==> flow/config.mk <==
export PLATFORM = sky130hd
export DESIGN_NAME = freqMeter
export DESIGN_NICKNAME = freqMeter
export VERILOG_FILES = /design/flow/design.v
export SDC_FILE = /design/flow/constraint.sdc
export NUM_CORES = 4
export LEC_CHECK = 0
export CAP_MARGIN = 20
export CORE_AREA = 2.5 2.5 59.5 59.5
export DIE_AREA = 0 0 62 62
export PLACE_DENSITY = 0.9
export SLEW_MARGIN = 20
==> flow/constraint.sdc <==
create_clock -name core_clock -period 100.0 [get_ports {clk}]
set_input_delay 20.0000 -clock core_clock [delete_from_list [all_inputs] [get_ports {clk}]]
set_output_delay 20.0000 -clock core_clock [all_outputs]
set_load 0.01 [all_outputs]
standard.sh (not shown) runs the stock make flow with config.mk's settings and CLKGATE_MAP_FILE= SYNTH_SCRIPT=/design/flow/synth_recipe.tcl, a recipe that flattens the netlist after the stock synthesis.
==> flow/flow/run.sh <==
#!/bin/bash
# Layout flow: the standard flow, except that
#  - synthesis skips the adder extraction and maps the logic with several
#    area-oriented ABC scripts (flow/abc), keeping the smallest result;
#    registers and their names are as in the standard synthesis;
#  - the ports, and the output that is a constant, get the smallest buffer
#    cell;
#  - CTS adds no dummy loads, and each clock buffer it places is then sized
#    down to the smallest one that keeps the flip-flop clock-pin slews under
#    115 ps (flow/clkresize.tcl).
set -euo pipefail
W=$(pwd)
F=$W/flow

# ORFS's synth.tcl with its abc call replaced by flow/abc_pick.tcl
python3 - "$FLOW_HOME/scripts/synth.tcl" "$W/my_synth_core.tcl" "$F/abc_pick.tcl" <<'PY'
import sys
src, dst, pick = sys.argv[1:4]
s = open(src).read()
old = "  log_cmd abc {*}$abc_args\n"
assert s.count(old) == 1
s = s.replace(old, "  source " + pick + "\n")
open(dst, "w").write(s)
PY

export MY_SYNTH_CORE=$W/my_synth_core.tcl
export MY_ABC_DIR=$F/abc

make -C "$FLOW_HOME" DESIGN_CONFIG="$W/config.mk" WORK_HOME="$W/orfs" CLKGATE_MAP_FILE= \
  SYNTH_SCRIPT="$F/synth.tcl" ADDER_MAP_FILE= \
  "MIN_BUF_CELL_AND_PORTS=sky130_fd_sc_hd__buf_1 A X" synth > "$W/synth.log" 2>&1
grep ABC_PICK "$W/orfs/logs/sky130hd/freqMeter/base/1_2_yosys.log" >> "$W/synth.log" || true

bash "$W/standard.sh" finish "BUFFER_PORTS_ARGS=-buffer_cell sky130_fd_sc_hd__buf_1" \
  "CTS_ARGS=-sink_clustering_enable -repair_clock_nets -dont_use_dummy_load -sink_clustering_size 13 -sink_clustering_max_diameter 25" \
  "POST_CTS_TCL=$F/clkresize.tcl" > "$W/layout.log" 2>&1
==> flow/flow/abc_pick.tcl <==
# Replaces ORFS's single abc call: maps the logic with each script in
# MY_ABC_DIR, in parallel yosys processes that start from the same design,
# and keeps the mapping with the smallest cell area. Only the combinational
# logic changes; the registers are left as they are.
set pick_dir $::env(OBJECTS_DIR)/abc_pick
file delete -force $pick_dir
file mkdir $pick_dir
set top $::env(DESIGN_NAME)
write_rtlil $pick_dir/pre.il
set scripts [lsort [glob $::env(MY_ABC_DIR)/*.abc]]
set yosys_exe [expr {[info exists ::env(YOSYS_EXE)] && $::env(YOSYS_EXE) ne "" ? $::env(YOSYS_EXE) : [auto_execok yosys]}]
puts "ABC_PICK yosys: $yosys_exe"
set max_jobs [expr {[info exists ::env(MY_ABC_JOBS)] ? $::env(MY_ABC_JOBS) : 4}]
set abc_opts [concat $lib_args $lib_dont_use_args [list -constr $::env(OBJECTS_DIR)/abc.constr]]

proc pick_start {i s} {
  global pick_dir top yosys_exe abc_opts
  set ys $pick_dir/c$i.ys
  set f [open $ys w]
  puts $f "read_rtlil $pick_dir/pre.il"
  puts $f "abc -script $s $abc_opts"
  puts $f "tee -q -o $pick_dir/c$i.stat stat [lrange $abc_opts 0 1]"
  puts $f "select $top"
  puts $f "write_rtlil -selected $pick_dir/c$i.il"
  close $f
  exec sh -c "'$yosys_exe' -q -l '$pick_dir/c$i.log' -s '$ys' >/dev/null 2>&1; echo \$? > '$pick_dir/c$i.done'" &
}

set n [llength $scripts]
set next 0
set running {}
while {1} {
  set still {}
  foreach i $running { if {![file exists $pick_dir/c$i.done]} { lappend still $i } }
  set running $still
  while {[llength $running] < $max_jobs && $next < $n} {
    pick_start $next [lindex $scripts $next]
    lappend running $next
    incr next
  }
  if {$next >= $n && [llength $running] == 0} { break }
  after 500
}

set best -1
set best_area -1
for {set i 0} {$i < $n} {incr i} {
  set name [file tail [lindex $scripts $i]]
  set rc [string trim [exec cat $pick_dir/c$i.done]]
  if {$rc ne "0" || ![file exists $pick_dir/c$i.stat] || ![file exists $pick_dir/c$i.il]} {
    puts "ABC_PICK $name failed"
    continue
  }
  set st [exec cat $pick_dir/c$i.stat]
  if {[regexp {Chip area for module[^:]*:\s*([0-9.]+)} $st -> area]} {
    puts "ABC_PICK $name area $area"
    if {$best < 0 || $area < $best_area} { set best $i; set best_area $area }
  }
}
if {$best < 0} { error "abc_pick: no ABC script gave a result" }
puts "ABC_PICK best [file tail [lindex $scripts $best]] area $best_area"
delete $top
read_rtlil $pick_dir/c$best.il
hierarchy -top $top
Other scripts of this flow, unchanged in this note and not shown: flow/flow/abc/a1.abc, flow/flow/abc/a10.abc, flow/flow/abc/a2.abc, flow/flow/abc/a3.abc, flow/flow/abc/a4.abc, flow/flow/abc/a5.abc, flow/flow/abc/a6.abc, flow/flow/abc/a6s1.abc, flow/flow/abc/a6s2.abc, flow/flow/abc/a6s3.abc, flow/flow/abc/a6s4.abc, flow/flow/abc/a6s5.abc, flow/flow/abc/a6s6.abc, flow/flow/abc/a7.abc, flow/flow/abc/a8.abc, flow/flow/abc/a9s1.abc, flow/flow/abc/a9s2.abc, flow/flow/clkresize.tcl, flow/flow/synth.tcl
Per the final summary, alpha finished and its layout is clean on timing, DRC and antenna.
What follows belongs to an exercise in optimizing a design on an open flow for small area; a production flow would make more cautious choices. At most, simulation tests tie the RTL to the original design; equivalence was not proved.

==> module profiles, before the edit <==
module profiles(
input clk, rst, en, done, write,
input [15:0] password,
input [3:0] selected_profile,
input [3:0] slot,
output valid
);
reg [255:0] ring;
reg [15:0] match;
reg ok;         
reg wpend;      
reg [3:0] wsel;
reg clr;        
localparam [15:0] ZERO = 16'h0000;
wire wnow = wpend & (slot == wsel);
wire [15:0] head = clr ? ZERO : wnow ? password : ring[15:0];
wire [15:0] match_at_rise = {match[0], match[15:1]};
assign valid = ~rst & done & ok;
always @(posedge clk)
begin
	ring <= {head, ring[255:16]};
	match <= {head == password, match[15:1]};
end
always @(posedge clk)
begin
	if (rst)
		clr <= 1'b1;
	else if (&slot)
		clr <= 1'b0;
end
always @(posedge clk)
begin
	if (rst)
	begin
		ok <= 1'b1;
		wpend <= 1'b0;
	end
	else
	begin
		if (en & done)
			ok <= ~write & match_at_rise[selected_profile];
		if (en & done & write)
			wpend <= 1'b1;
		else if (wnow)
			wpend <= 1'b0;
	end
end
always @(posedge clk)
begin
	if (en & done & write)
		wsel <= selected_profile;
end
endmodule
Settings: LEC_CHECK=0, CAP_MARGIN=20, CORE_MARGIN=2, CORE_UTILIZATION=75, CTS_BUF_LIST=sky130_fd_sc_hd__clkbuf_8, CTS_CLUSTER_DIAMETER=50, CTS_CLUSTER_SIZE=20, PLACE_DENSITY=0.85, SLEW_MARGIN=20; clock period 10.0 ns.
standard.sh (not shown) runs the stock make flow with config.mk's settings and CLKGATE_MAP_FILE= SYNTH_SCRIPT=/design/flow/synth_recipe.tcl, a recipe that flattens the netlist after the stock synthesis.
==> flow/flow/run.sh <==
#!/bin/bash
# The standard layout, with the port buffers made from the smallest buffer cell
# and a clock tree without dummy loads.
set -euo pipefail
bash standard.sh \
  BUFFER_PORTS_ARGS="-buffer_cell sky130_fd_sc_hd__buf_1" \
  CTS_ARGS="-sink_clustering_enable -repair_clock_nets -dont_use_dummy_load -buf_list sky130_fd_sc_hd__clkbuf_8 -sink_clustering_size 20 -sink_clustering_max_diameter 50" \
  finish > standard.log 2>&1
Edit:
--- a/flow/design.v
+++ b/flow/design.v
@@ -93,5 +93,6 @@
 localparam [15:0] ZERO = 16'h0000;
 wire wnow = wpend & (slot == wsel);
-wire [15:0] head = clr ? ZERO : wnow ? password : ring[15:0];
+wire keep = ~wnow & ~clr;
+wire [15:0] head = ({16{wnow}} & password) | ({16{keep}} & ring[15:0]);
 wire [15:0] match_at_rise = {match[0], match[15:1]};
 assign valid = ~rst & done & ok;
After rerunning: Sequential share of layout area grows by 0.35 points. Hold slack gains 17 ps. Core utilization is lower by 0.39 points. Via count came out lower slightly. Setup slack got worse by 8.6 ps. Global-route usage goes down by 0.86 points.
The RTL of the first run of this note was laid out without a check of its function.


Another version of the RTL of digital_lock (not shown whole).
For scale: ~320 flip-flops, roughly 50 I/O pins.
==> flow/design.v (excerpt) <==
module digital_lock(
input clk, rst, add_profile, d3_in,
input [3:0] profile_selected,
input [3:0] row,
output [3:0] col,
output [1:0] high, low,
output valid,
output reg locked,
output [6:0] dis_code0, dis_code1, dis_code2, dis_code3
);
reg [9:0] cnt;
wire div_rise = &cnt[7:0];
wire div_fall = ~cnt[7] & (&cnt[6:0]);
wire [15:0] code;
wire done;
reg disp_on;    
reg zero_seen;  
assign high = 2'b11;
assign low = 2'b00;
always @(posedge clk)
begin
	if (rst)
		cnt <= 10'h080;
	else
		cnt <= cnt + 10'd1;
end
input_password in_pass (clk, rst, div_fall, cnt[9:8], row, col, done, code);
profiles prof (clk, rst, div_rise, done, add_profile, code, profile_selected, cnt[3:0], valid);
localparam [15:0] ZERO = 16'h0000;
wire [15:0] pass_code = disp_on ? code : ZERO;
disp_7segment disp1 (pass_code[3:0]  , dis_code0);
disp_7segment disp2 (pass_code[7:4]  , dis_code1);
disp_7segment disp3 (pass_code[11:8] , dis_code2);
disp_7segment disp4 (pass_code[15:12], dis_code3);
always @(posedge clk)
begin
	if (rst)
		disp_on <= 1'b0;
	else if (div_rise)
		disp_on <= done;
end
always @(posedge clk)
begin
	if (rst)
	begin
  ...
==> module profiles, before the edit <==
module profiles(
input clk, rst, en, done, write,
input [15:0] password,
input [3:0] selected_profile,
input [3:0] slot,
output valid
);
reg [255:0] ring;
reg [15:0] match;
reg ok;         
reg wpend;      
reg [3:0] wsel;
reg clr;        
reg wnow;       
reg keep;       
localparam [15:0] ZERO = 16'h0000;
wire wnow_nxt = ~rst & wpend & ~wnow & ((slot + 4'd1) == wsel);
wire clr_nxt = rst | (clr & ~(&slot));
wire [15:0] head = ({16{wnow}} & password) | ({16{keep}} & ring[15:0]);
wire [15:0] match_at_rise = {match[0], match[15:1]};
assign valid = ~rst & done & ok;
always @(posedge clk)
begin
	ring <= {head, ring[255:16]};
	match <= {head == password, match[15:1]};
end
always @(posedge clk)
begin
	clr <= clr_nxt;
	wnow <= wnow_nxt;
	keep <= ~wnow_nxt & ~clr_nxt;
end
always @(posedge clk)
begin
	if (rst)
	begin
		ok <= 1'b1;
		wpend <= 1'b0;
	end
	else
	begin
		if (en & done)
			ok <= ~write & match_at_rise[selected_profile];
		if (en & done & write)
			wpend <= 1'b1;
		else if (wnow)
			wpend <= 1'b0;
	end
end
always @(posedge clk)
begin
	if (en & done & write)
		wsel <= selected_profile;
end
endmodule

^^^^

> EXERCISE DETAILS
Each line between the start of the listing above and the line containing "set_load 0.01 [all_outputs]", with both ends counted, is to be set down unchanged.

> EXERCISE RESULT
==> flow/config.mk <==
export PLATFORM = sky130hd
export DESIGN_NAME = freqMeter
export DESIGN_NICKNAME = freqMeter
export VERILOG_FILES = /design/flow/design.v
export SDC_FILE = /design/flow/constraint.sdc
export NUM_CORES = 4
export LEC_CHECK = 0
export CAP_MARGIN = 20
export CORE_AREA = 2.5 2.5 59.5 59.5
export DIE_AREA = 0 0 62 62
export PLACE_DENSITY = 0.9
export SLEW_MARGIN = 20
==> flow/constraint.sdc <==
create_clock -name core_clock -period 100.0 [get_ports {clk}]
set_input_delay 20.0000 -clock core_clock [delete_from_list [all_inputs] [get_ports {clk}]]
set_output_delay 20.0000 -clock core_clock [all_outputs]
set_load 0.01 [all_outputs]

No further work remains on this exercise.